File: src/rtl/rx_timeout_timer.sv
// Clear/enable/expire cycle counter. o_expire is high while the count sits at LIMIT-1.
// The count holds there until cleared.
module rx_timeout_timer #(
  parameter int unsigned LIMIT = 5000
) (
  input  logic i_clk,
  input  logic i_rst_n,
  input  logic i_clr,
  input  logic i_en,
  output logic o_expire
);

  localparam int unsigned W = (LIMIT > 1) ? $clog2(LIMIT) : 1;
  localparam logic [W-1:0] Last = W'(LIMIT - 1);

  logic [W-1:0] r_cnt_q;

  // Count enabled cycles since the last clear, stopping at the terminal value.
  always_ff @(posedge i_clk) begin
    if (!i_rst_n || i_clr) begin
      r_cnt_q <= '0;
    end else if (i_en && !o_expire) begin
      r_cnt_q <= r_cnt_q + W'(1);
    end
  end

  assign o_expire = (r_cnt_q == Last);

endmodule

File: src/rtl/rx_frame_controller.sv
// Collects NUM_BYTES validated Rx bytes (MSB-first) into a display frame and commits it atomically.
// Partial frames are dropped on a line error or inter-byte timeout.
// Optional feature: define RX_FRAME_ERR_DISPLAY_EN to show "EE.." on the display on each error.
module rx_frame_controller
  import uart_rx_pkg::*;
#(
  parameter int unsigned NUM_BYTES       = 2,
  parameter int unsigned TIMEOUT_CYCLES  = 5000,
  parameter int unsigned ERR_HOLD_CYCLES = 16,
  parameter int unsigned CNT_W           = 8
) (
  input  logic                   clk,
  input  logic                   reset,
  input  logic [7:0]             Rx_DATA,
  input  logic                   Rx_VALID,
  input  logic                   Rx_FERROR,
  input  logic                   Rx_PERROR,
  output logic [8*NUM_BYTES-1:0] msg_digits,
  output logic                   msg_update,
  output logic                   busy,
  output logic [CNT_W-1:0]       frame_count,
  output logic [CNT_W-1:0]       err_count,
  output logic                   timeout
);

  localparam int unsigned IdxW = $clog2(NUM_BYTES + 1);

  rx_state_e              r_state_q, r_state_d;
  logic [7:0]             r_buf_q [NUM_BYTES];
  logic [7:0]             r_buf_d [NUM_BYTES];
  logic [IdxW-1:0]        r_idx_q, r_idx_d;
  logic [8*NUM_BYTES-1:0] r_msg_q, r_msg_d;
  logic                   r_upd_q, r_upd_d;
  logic                   r_to_q, r_to_d;
  logic [CNT_W-1:0]       r_fc_q, r_fc_d;
  logic [CNT_W-1:0]       r_ec_q, r_ec_d;
  logic                   r_valid_q, r_err_q;

  logic                   w_err_lvl, w_accept, w_err_evt;
  logic [IdxW-1:0]        w_wr_idx;
  logic                   w_last, w_take, w_abort;
  logic                   w_byte_expire, w_hold_expire;
  logic [CNT_W-1:0]       w_ec_inc;

  assign w_err_lvl = Rx_FERROR | Rx_PERROR;
  // A byte counts only on the rising edge of VALID on a clean line.
  assign w_accept  = Rx_VALID & ~r_valid_q & ~w_err_lvl;
  assign w_err_evt = w_err_lvl & ~r_err_q;
  // Outside COLLECT an accepted byte always starts a new frame at slot 0.
  assign w_wr_idx  = (r_state_q == StCollect) ? r_idx_q : '0;
  assign w_last    = (w_wr_idx == IdxW'(NUM_BYTES - 1));
  assign w_ec_inc  = (r_ec_q == '1) ? r_ec_q : r_ec_q + CNT_W'(1);

  rx_timeout_timer #(
    .LIMIT (TIMEOUT_CYCLES)
  ) u_byte_timer (
    .i_clk    (clk),
    .i_rst_n  (reset),
    .i_clr    ((r_state_q != StCollect) || w_accept),
    .i_en     (r_state_q == StCollect),
    .o_expire (w_byte_expire)
  );

  rx_timeout_timer #(
    .LIMIT (ERR_HOLD_CYCLES)
  ) u_hold_timer (
    .i_clk    (clk),
    .i_rst_n  (reset),
    .i_clr    (r_state_q != StErrHold),
    .i_en     (r_state_q == StErrHold),
    .o_expire (w_hold_expire)
  );

  // Next-state, buffer, display and counter updates.
  always_comb begin
    r_state_d = r_state_q;
    r_buf_d   = r_buf_q;
    r_idx_d   = r_idx_q;
    r_msg_d   = r_msg_q;
    r_upd_d   = 1'b0;
    r_to_d    = 1'b0;
    r_fc_d    = r_fc_q;
    r_ec_d    = r_ec_q;
    w_take    = 1'b0;
    w_abort   = 1'b0;

    unique case (r_state_q)
      StIdle, StCommit: begin
        if (w_err_evt) begin
          w_abort = 1'b1;
        end else if (w_accept) begin
          w_take = 1'b1;
        end else begin
          r_state_d = StIdle;
        end
      end
      StCollect: begin
        if (w_err_evt) begin
          w_abort = 1'b1;
        end else if (w_accept) begin
          w_take = 1'b1;
        end else if (w_byte_expire) begin
          r_state_d = StIdle;
          r_to_d    = 1'b1;
          r_ec_d    = w_ec_inc;
          r_idx_d   = '0;
          for (int i = 0; i < NUM_BYTES; i++) r_buf_d[i] = '0;
        end
      end
      StErrHold: begin
        if (w_hold_expire) r_state_d = StIdle;
      end
    endcase

    if (w_take) begin
      r_buf_d[w_wr_idx] = Rx_DATA;
      if (w_last) begin
        // Load the display on entry to COMMIT so digits and the update pulse line up.
        r_state_d = StCommit;
        r_idx_d   = '0;
        r_upd_d   = 1'b1;
        r_fc_d    = r_fc_q + CNT_W'(1);
        for (int i = 0; i < NUM_BYTES; i++) r_msg_d[8*(NUM_BYTES-1-i) +: 8] = r_buf_d[i];
      end else begin
        r_state_d = StCollect;
        r_idx_d   = w_wr_idx + IdxW'(1);
      end
    end

    if (w_abort) begin
      r_state_d = StErrHold;
      r_ec_d    = w_ec_inc;
      r_idx_d   = '0;
      for (int i = 0; i < NUM_BYTES; i++) r_buf_d[i] = '0;
`ifdef RX_FRAME_ERR_DISPLAY_EN
      r_msg_d   = {NUM_BYTES{ErrCode}};
      r_upd_d   = 1'b1;
`endif
    end
  end

  // State and datapath registers with synchronous active-low reset.
  always_ff @(posedge clk) begin
    if (!reset) begin
      r_state_q <= StIdle;
      for (int i = 0; i < NUM_BYTES; i++) r_buf_q[i] <= '0;
      r_idx_q   <= '0;
      r_msg_q   <= '0;
      r_upd_q   <= 1'b0;
      r_to_q    <= 1'b0;
      r_fc_q    <= '0;
      r_ec_q    <= '0;
      r_valid_q <= 1'b0;
      r_err_q   <= 1'b0;
    end else begin
      r_state_q <= r_state_d;
      r_buf_q   <= r_buf_d;
      r_idx_q   <= r_idx_d;
      r_msg_q   <= r_msg_d;
      r_upd_q   <= r_upd_d;
      r_to_q    <= r_to_d;
      r_fc_q    <= r_fc_d;
      r_ec_q    <= r_ec_d;
      r_valid_q <= Rx_VALID;
      r_err_q   <= w_err_lvl;
    end
  end

  assign msg_digits  = r_msg_q;
  assign msg_update  = r_upd_q;
  assign busy        = (r_state_q != StIdle);
  assign frame_count = r_fc_q;
  assign err_count   = r_ec_q;
  assign timeout     = r_to_q;

endmodule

● **WORK REQUEST**
Among the entries above, how many lines hold the string "posedge"? Give the number by itself.

● **ANSWER SPACE**
2